Feel like rubbish today. I should be excited and happy but instead im just apprehensive and we will probably have another month with a dud try cause he cant perform & another month gone! I hate him for it.. i really do, i dont even know how to get him interested in me so we can bd anymore. 2019 is going to suck just like 2018
 
Yesterday was AWFUL! So accord to SMEP we should have dtd being cd:12
Well husband decides he cant .. again! Happened cd:10 aswell. Well this time i sorta lost it ended up instant crying (whats wrong with me!) & saying things i shouldnt..
Erm so,
Wish hadnt married you. Ganna divorce you asap. I hate you. You might not find me attractive anymore but im struggling with you i dont even want to sleep with you only doing it cause have to.. etc.. etc....... I wince at it. Not spoken since both gone to work & i get a peak on clearblue & cheapies ovulation stick! Sooo freaking typical. Tho i have a peak cd:13 i have had this before and not O till cd:16 cheapie wise typical for me to get 3 + and 1 negative & on negative O. I havent ever ovulated earlier then cd:16

Feel like rubbish today. I should be excited and happy but instead im just apprehensive and we will probably have another month with a dud try cause he cant perform & another month gone! I hate him for it.. i really do, i dont even know how to get him interested in me so we can bd anymore. 2019 is going to suck just like 2018

Sophie sorry you are going through this hun, but we all know this journey is so tough and i think when you get the to point of DTD when you literally HAVE to the fun and the spark kind of gets lost.
Maybe your husband is feeling so pressured hence the reason he cant perform. This is the reason me and my OH didnt stick to the SMEP. Its too stressful and its too robotic. We just DTD whenever we felt like it.
We all say things we don't mean sometimes and it just proves how hard this journey really is but at the same time saying things like this isn't going to help your husband perform probably even more so make him not want to either.
Now you got your peak on the CB you will be ovulating around 24-36 hours time. This may be the reason you haven't been successful in the past because you are ovulating much earlier than you think.
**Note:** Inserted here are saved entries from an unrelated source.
--- config.mk ---
export PLATFORM = sky130hd
export DESIGN_NAME = ibuffer_warp
export DESIGN_NICKNAME = d
export VERILOG_FILES = /design/src/source/isa_pkg.sv /design/src/source/issue_pkg.sv /design/src/source/ibuffer_warp.sv
export SDC_FILE = /design/constraint.sdc
export NUM_CORES = 1
export LEC_CHECK = 0
export ABC_CLOCK_PERIOD_IN_PS = 3100
export BUFFER_PORTS_ARGS = -buffer_cell sky130_fd_sc_hd__clkbuf_2
export CAP_MARGIN = 20
export CORE_ASPECT_RATIO = 1.25
export CORE_MARGIN = 2
export CORE_UTILIZATION = 25
export DETAILED_ROUTE_END_ITERATION = 6
export HOLD_SLACK_MARGIN = 0.06
export PLACE_DENSITY = 0.41
export SLEW_MARGIN = 20
export SYNTH_ARGS = -nofsm -noshare
export SYNTH_HDL_FRONTEND = slang
export SYNTH_SLANG_ARGS = --single-unit
export TNS_END_PERCENT = 5
--- constraint.sdc ---
create_clock -name clk -period 3.1 [get_ports clk]
set_input_delay 0.155 -clock clk [delete_from_list [all_inputs] [get_ports clk]]
set_output_delay 0.155 -clock clk [all_outputs]
set_load 0.02 [all_outputs]
--- src/source/isa_pkg.sv ---
package isa_pkg;

    localparam int REG_ID_W = 5;
    localparam int INSTR_W  = 32;

    // architectural register number
    typedef logic [REG_ID_W-1:0] reg_id_t;

    typedef logic [INSTR_W-1:0] instr_word_t;  // raw word, decoded again by the OC

    // operand as the operand collector sees it
    typedef struct packed {
        logic    valid;  // msb
        reg_id_t id;
    } opnd_t;

    // both operands present and naming the same register
    function automatic logic opnd_match(opnd_t a, opnd_t b);
        return a.valid && b.valid && (a.id == b.id);
    endfunction

endpackage

--- src/source/issue_pkg.sv ---
package issue_pkg;

    localparam int IB_DEPTH    = 4;  // instruction buffer entries per warp
    localparam int SCB_ENTRIES = 4;  // scoreboard entries per warp

    typedef logic [$clog2(SCB_ENTRIES)-1:0] scb_id_t;

    // one bit above the entry index tells full from empty
    typedef logic [$clog2(IB_DEPTH):0] ib_ptr_t;

endpackage

--- src/source/ibuffer_warp.sv ---
`timescale 1ns/1ns

module ibuffer_warp #(
    parameter int NUM_THREADS = 8
) (
    input  logic                   clk,
    input  logic                   rst,
    // decode side
    input  logic                   wr_en,
    input  isa_pkg::instr_word_t   dec_instr,
    input  isa_pkg::opnd_t         dec_src1,
    input  isa_pkg::opnd_t         dec_src2,
    input  isa_pkg::opnd_t         dec_dst,
    input  logic                   dec_mem_read,
    input  logic                   dec_mem_write,
    input  logic                   dec_exit,
    input  logic [NUM_THREADS-1:0] active_mask,
    output logic                   fetch_req,
    // scoreboard side
    input  logic                   scb_full,
    input  logic                   scb_empty,
    input  logic                   scb_dependent,
    input  issue_pkg::scb_id_t     alloc_id,
    output isa_pkg::opnd_t         chk_src1,
    output isa_pkg::opnd_t         chk_src2,
    output isa_pkg::opnd_t         chk_dst,
    output logic                   deposit,
    output logic                   replay_done,
    output issue_pkg::scb_id_t     done_id,
    // arbiter side
    output logic                   issue_req,
    input  logic                   issue_grant,
    output logic                   exit_req,
    input  logic                   exit_grant,
    input  logic                   fb_pos,
    input  logic [NUM_THREADS-1:0] fb_mask,
    input  logic                   fb_zero,
    // selected entry towards the OC
    output isa_pkg::instr_word_t   out_instr,
    output isa_pkg::opnd_t         out_src1,
    output isa_pkg::opnd_t         out_src2,
    output isa_pkg::opnd_t         out_dst,
    output issue_pkg::scb_id_t     out_scb_id,
    output logic                   out_replay
);
    import isa_pkg::*;
    import issue_pkg::*;

    localparam int IW = $clog2(IB_DEPTH);

    instr_word_t            instr_q [IB_DEPTH];
    opnd_t                  src1_q [IB_DEPTH];
    opnd_t                  src2_q [IB_DEPTH];
    opnd_t                  dst_q [IB_DEPTH];
    logic [NUM_THREADS-1:0] mask_q [IB_DEPTH];  // private active mask
    scb_id_t                scb_q [IB_DEPTH];
    logic [IB_DEPTH-1:0]    mem_q, exit_q;

    logic [IB_DEPTH-1:0]    valid_q, replay_q;
    logic [IB_DEPTH-1:0]    valid_nxt, replay_nxt;
    ib_ptr_t                wp, rp, irp;  // write, read, in-flight replay
    ib_ptr_t                rp_nxt, depth;
    logic [IW-1:0]          wi, ri, ii;
    logic                   full;
    logic [NUM_THREADS-1:0] mask_nxt;
    logic                   fb_again;
    logic                   rp_req, irp_req, rp_grant, irp_grant;

    assign wi = wp[IW-1:0];
    assign ri = rp[IW-1:0];
    assign ii = irp[IW-1:0];

    assign depth     = wp - irp;  // irp holds the oldest live entry
    assign full      = depth == ib_ptr_t'(IB_DEPTH);
    assign fetch_req = (depth + ib_ptr_t'(wr_en)) < ib_ptr_t'(IB_DEPTH);

    //////////////////////////////////////////////////
    // memory feedback on the in-flight entry
    assign mask_nxt    = fb_pos ? (mask_q[ii] & ~fb_mask) : mask_q[ii];
    assign fb_again    = fb_zero || (fb_pos && mask_nxt != '0);  // threads left over
    assign replay_done = fb_pos && mask_nxt == '0;
    assign done_id     = scb_q[ii];

    //////////////////////////////////////////////////
    // request selection
    always_comb begin
        rp_req  = 1'b0;
        irp_req = 1'b0;
        if (rp == irp || !valid_q[ii]) begin
            rp_req = valid_q[ri] && !exit_q[ri] && !scb_full && !scb_dependent;
        end else if (replay_q[ii] || fb_again) begin
            irp_req = 1'b1;  // replay beats new work
        end else if (valid_q[ri] && !mem_q[ri]) begin
            // one memory op in flight per warp
            rp_req = !exit_q[ri] && !scb_full && !scb_dependent;
        end
    end

    assign issue_req = rp_req || irp_req;
    assign rp_grant  = rp_req && issue_grant;
    assign irp_grant = irp_req && issue_grant;
    assign deposit   = rp_grant;  // first issue only
    assign exit_req  = valid_q[ri] && exit_q[ri] && scb_empty;
    assign rp_nxt    = rp + ib_ptr_t'(rp_grant || exit_grant);

    always_comb begin
        valid_nxt  = valid_q;
        replay_nxt = replay_q;
        if (replay_done) valid_nxt[ii] = 1'b0;
        if (rp_grant && !mem_q[ri]) valid_nxt[ri] = 1'b0;  // not replayable, gone
        if (exit_grant) valid_nxt[ri] = 1'b0;
        if (fb_again) replay_nxt[ii] = 1'b1;
        if (irp_grant) replay_nxt[ii] = 1'b0;
        if (wr_en) begin
            valid_nxt[wi]  = 1'b1;
            replay_nxt[wi] = 1'b0;
        end
    end

    always_ff @(posedge clk or negedge rst) begin
        if (!rst) begin
            wp       <= '0;
            rp       <= '0;
            irp      <= '0;
            valid_q  <= '0;
            replay_q <= '0;
        end else begin
            wp       <= wp + ib_ptr_t'(wr_en);
            rp       <= rp_nxt;
            irp      <= valid_nxt[ii] ? irp : rp_nxt;  // skip to next live entry
            valid_q  <= valid_nxt;
            replay_q <= replay_nxt;
        end
    end

    always_ff @(posedge clk) begin
        if (fb_pos) mask_q[ii] <= mask_nxt;
        if (rp_grant) scb_q[ri] <= alloc_id;
        if (wr_en) begin
            instr_q[wi] <= dec_instr;
            src1_q[wi]  <= dec_src1;
            src2_q[wi]  <= dec_src2;
            dst_q[wi]   <= dec_dst;
            mem_q[wi]   <= dec_mem_read || dec_mem_write;
            exit_q[wi]  <= dec_exit;
            mask_q[wi]  <= active_mask;
        end
    end

    //////////////////////////////////////////////////
    // outputs
    assign out_instr  = irp_req ? instr_q[ii] : instr_q[ri];
    assign out_src1   = irp_req ? src1_q[ii] : src1_q[ri];
    assign out_src2   = irp_req ? src2_q[ii] : src2_q[ri];
    assign out_dst    = irp_req ? dst_q[ii] : dst_q[ri];
    assign out_scb_id = irp_req ? scb_q[ii] : alloc_id;  // new id on first issue
    assign out_replay = irp_req;

    assign chk_src1 = src1_q[ri];
    assign chk_src2 = src2_q[ri];
    assign chk_dst  = dst_q[ri];

    a_no_write_full: assert property (@(posedge clk) disable iff (!rst)
        wr_en |-> !full);

    // memory must only answer for the instruction in flight
    a_done_live: assert property (@(posedge clk) disable iff (!rst)
        replay_done |-> valid_q[ii] && rp != irp);

endmodule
If you are CD13 today how many days before hand have you DTD? i am wondering if you might have some :sperm: up there waiting already? x
 
So sorry you are going through this.

Ttc is so stressful it can impact a relationship.
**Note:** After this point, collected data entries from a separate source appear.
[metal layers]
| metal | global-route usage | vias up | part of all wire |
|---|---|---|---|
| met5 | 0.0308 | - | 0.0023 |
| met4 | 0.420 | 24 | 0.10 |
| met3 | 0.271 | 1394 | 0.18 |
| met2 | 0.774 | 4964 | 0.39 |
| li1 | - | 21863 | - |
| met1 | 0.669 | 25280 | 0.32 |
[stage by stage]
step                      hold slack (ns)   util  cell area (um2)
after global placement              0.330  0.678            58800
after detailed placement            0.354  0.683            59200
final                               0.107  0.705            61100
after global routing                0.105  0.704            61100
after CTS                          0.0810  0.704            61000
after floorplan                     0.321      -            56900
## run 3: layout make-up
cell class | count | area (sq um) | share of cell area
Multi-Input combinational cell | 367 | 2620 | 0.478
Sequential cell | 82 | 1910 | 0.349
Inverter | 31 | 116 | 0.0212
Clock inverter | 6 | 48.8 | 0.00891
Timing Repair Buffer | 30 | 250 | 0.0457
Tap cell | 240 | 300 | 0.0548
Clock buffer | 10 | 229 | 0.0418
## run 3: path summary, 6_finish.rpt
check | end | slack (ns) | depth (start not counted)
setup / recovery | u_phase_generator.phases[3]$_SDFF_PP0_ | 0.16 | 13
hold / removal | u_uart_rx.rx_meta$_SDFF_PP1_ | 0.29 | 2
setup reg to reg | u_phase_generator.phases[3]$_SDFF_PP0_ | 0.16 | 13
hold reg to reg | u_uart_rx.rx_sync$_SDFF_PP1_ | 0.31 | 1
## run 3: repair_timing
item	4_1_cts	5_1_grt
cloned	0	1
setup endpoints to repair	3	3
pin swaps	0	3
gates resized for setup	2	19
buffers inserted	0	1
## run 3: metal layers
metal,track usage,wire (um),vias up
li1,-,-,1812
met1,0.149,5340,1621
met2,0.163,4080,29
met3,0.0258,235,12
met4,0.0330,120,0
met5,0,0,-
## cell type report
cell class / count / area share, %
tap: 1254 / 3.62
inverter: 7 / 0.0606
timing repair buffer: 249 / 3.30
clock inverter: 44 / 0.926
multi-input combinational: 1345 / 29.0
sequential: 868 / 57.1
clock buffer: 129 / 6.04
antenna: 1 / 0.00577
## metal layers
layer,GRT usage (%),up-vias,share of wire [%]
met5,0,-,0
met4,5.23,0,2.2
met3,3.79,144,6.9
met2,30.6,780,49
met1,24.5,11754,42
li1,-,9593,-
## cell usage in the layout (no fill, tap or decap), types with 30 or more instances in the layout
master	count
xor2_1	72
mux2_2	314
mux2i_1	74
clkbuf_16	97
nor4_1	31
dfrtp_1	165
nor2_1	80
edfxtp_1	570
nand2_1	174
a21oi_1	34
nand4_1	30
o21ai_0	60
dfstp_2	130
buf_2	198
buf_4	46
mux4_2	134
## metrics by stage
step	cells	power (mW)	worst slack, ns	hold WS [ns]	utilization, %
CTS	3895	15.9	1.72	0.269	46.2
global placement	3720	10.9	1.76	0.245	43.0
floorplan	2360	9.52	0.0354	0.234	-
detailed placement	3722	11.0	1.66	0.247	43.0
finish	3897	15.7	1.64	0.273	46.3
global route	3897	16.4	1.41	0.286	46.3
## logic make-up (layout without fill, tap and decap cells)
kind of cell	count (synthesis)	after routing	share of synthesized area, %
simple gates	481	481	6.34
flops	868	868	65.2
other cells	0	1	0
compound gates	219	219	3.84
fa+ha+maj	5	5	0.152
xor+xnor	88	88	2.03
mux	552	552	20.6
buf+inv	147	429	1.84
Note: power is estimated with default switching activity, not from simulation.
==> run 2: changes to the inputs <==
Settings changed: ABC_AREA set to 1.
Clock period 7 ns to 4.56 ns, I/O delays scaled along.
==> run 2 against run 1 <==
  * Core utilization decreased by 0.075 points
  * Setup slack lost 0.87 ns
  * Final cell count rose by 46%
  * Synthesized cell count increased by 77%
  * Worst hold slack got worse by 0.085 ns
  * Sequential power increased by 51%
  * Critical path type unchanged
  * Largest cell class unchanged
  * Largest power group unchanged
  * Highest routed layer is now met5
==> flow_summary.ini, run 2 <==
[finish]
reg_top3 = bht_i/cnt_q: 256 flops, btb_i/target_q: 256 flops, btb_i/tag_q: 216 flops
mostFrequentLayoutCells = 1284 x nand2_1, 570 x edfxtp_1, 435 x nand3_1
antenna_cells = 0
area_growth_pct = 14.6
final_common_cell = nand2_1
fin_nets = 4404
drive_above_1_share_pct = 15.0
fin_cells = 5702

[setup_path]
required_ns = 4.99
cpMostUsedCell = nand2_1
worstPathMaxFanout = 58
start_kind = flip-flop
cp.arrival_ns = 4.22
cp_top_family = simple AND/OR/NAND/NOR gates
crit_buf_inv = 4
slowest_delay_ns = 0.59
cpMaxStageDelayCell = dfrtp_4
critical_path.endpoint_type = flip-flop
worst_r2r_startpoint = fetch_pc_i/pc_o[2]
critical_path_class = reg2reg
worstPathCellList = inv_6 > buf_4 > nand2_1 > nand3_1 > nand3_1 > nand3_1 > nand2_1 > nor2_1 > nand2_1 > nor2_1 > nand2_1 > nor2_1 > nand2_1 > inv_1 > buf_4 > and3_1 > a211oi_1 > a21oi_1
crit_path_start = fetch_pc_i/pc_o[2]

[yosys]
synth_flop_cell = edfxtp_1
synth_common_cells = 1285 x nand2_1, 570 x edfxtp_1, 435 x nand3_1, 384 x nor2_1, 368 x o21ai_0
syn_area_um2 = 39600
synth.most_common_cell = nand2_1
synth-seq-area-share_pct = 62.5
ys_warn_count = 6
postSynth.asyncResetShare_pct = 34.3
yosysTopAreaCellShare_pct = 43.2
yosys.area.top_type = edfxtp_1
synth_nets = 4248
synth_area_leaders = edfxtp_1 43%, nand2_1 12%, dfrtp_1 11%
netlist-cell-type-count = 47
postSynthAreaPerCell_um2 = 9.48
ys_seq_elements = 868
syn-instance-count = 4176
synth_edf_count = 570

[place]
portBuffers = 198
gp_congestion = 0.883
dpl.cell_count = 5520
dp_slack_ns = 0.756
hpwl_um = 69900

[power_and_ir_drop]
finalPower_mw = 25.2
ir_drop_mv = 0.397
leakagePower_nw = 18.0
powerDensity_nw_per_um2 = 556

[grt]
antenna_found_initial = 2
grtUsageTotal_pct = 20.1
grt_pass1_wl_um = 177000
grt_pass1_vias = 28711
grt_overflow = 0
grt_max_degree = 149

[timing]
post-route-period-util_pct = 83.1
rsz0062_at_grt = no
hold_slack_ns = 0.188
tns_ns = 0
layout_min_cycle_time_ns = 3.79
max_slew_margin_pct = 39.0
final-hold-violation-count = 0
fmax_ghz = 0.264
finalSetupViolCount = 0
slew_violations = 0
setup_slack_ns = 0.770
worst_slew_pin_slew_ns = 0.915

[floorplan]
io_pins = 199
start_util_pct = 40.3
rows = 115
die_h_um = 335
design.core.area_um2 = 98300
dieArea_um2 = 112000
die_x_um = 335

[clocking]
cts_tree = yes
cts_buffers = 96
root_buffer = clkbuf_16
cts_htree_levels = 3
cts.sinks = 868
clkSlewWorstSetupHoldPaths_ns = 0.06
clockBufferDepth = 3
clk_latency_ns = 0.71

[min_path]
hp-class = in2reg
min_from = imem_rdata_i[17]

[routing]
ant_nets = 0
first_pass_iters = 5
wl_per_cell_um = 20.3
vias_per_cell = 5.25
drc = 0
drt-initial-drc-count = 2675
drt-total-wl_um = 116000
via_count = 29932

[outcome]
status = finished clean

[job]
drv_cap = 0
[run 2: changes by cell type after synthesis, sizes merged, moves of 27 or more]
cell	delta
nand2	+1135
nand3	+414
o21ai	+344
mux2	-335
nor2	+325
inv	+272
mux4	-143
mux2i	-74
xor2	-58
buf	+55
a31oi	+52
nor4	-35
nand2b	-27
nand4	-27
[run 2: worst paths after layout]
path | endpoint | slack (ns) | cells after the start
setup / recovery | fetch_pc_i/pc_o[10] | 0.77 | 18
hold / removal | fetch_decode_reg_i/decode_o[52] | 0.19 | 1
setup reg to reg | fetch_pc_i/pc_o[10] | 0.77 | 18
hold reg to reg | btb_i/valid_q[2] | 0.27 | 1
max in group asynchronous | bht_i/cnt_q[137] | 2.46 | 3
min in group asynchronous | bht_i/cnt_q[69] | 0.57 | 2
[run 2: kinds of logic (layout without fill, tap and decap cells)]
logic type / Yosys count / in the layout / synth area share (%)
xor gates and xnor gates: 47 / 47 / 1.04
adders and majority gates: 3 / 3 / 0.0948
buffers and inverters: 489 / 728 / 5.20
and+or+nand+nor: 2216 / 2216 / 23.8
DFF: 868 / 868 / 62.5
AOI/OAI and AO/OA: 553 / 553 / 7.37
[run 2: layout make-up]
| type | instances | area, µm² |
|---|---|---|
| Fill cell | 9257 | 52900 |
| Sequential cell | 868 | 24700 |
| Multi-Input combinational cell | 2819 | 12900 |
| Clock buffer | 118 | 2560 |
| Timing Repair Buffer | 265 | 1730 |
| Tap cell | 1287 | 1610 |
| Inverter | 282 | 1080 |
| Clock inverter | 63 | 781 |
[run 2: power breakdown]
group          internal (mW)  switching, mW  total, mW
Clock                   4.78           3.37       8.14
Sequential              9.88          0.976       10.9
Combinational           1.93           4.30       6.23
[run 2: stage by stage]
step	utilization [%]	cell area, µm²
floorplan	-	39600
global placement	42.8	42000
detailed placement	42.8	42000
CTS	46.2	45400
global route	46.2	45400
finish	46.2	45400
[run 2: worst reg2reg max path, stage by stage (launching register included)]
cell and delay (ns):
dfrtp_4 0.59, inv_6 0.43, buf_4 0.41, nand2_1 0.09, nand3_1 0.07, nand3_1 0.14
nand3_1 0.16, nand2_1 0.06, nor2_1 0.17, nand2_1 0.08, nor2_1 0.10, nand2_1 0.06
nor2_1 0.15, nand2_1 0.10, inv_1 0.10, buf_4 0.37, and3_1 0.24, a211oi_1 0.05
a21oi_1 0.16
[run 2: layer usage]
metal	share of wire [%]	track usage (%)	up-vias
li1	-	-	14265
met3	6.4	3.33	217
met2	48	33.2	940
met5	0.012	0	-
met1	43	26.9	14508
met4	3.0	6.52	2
### src/boot_pkg.sv
//##########################################################################
// shared types and constants for the secure boot sequencer
// secure memory is fixed at 16 words, so addresses are 4 bits wide
// chip ID and auth IDs are one 256-bit memory word each
// LC codes other than RAW, DEV, PROD and EOL are left unnamed
//##########################################################################
`default_nettype none

package boot_pkg;

    localparam int id_w   = 256;
    localparam int blk_w  = 512;
    localparam int gpio_w = 32;

    localparam logic [3:0] CHIP_ID_ADDR = 4'h0;
    localparam logic [3:0] LC_AUTH_BASE = 4'h8;    // plus lc state

    localparam logic [gpio_w-1:0] RST_REQ_WORD = 32'h1;
    localparam logic [gpio_w-1:0] RELEASE_WORD = 32'h10;

    localparam logic [5:0] GPIO_ODATA = 6'h0;
    localparam logic [5:0] GPIO_IDATA = 6'h5;

    typedef enum logic [2:0] {
        LC_RAW  = 3'd0,
        LC_DEV  = 3'd2,
        LC_PROD = 3'd3,
        LC_EOL  = 3'd5
    } lc_state_e;

    typedef enum logic [3:0] {
        BOOT_INIT, RESET_SOC, LC_AUTH_WAIT, LC_AUTH, CHALLENGE_GEN, CHALLENGE_READ,
        CHIPID_GEN, CHIPID_STORE, PROVISION_LC, LC_POLL, LC_TRANSITION, RESET_SOC2,
        OP_RELEASE, TRUNC_BOOT, ABORT
    } boot_state_e;

    typedef enum logic {
        HOST_RESET,
        HOST_RELEASE
    } host_op_e;

    typedef struct packed {
        logic [gpio_w-1:0] wdata;
        logic [5:0]        data_type;
        logic              rw;          // 1 = write
    } gpio_pkt_t;

    typedef struct packed {
        logic            rd_en;
        logic            wr_en;
        logic [3:0]      addr;
        logic [id_w-1:0] wdata;
    } mem_req_t;

endpackage

`default_nettype wire

### src/lc_port.sv
//##########################################################################
// lifecycle controller request and completion
// lc_identifier is only non-zero during the request pulse
// lc_ok keeps the last lc_success until the next completion
//##########################################################################
`timescale 1ns/1ps
`default_nettype none

module lc_port (
    input  logic                        clk,
    input  logic                        fuse,
    input  logic                        lc_start,
    input  logic [boot_pkg::id_w-1:0]   lc_id,
    input  logic                        lc_done,
    input  logic                        lc_success,
    output logic                        lc_transition_request,
    output logic [boot_pkg::id_w-1:0]   lc_identifier,
    output logic                        lc_done_pulse,
    output logic                        lc_ok
);

    logic busy;
    logic accept;
    logic finish;

    assign accept = lc_start && !busy;
    assign finish = busy && !lc_transition_request && lc_done;

    always_ff @(posedge clk or negedge fuse) begin
        if (!fuse) begin
            busy                  <= 1'b0;
            lc_transition_request <= 1'b0;
            lc_identifier         <= '0;
            lc_done_pulse         <= 1'b0;
            lc_ok                 <= 1'b0;
        end else begin
            lc_transition_request <= accept;
            lc_identifier         <= accept ? lc_id : '0;
            lc_done_pulse         <= finish;
            if (finish) begin
                lc_ok <= lc_success;
                busy  <= 1'b0;
            end else if (accept) begin
                busy <= 1'b1;
            end
        end
    end

endmodule

`default_nettype wire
And I echo what Char has said with HAVING to dtd takes the fun and adds the pressure. I told my boyfriend all about OPKs and how when I say we have to dtd I mean we have to and he reacted the same...struggled & didn’t really want to. This lead me to feel unattractive and unloved but as soon as I took that pressure off him we dtd a lot (unfortunately not in the fertile window tho).
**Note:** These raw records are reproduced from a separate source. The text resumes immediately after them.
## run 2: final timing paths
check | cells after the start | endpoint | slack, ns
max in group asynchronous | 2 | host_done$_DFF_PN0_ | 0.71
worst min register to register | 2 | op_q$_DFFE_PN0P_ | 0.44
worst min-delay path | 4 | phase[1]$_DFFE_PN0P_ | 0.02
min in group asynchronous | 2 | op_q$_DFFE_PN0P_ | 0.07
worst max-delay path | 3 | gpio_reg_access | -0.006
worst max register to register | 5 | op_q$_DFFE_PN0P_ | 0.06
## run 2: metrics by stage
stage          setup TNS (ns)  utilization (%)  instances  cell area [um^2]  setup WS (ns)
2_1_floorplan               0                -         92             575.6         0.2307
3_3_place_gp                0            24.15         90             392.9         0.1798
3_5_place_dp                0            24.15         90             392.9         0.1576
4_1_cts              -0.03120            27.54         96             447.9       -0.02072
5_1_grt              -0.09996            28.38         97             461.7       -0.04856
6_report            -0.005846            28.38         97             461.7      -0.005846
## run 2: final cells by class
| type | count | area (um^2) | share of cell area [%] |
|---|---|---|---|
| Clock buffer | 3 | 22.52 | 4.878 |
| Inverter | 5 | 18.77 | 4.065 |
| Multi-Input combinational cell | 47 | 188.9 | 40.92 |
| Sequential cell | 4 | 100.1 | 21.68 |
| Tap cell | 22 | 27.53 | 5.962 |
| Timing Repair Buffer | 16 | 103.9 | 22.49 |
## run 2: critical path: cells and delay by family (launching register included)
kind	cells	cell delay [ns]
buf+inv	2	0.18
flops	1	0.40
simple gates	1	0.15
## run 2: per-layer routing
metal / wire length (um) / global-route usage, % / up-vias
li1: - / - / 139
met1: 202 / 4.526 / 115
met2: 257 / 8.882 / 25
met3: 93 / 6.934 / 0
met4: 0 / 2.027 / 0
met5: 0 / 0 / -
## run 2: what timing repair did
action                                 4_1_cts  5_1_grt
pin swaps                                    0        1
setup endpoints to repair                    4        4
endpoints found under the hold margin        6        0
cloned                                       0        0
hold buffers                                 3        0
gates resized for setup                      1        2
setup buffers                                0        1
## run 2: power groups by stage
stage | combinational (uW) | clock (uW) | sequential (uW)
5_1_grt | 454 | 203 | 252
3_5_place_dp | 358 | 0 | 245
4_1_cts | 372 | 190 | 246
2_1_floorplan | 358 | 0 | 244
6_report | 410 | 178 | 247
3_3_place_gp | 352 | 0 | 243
So maybe try what char is going and what I’m going to do this month.....dtd as much as you want without the pressure.
 
Totally echo everything that Char has said. This is a tough journey. It took us 3 years to catch and one of the main things that got us through it was realising how it affected both of us and not just me. The pressure on him to perform made things difficult along with the fact that we were both so fed up after 3 years that SMEP really didn't work for either of us so we abandoned it pretty quickly. That's not to say it doesn't work for lots of couples. We did use OPKs and I did tell OH where I was in my cycle. That worked for us as we both knew that it was a case of 'needs must' at that time of the cycle and it took the pressure off the rest of the time. I had very regular cycles though. Lots of couples don't like this so ditching OPKs completely and just DTD when you want to is another good approach. Essentially you need to work out what works for the two of you as clearly what you're doing isn't. For what it's worth, the month we caught, we only DTD twice over the fertile period and that was after 3 long years and truly believing it would never happen naturally for us.
 
It's really normal for men TTC to start to struggle with sex. And it's massively stressful especially because we are so hormonal at that point. We resorted to artificial insemination in the end because it's so much easier for the guy and it separates sex from TTC. Tell him you are very hormonal and sorry. With all the opks men feel under huge pressure. Just dtd every other day is enough...so you could just drop all the techniques and go back to basics.
 
Hi guys thank you.
We have dtd properly since cd:8 im now cd:13 so nah wont be anything there unfortunately.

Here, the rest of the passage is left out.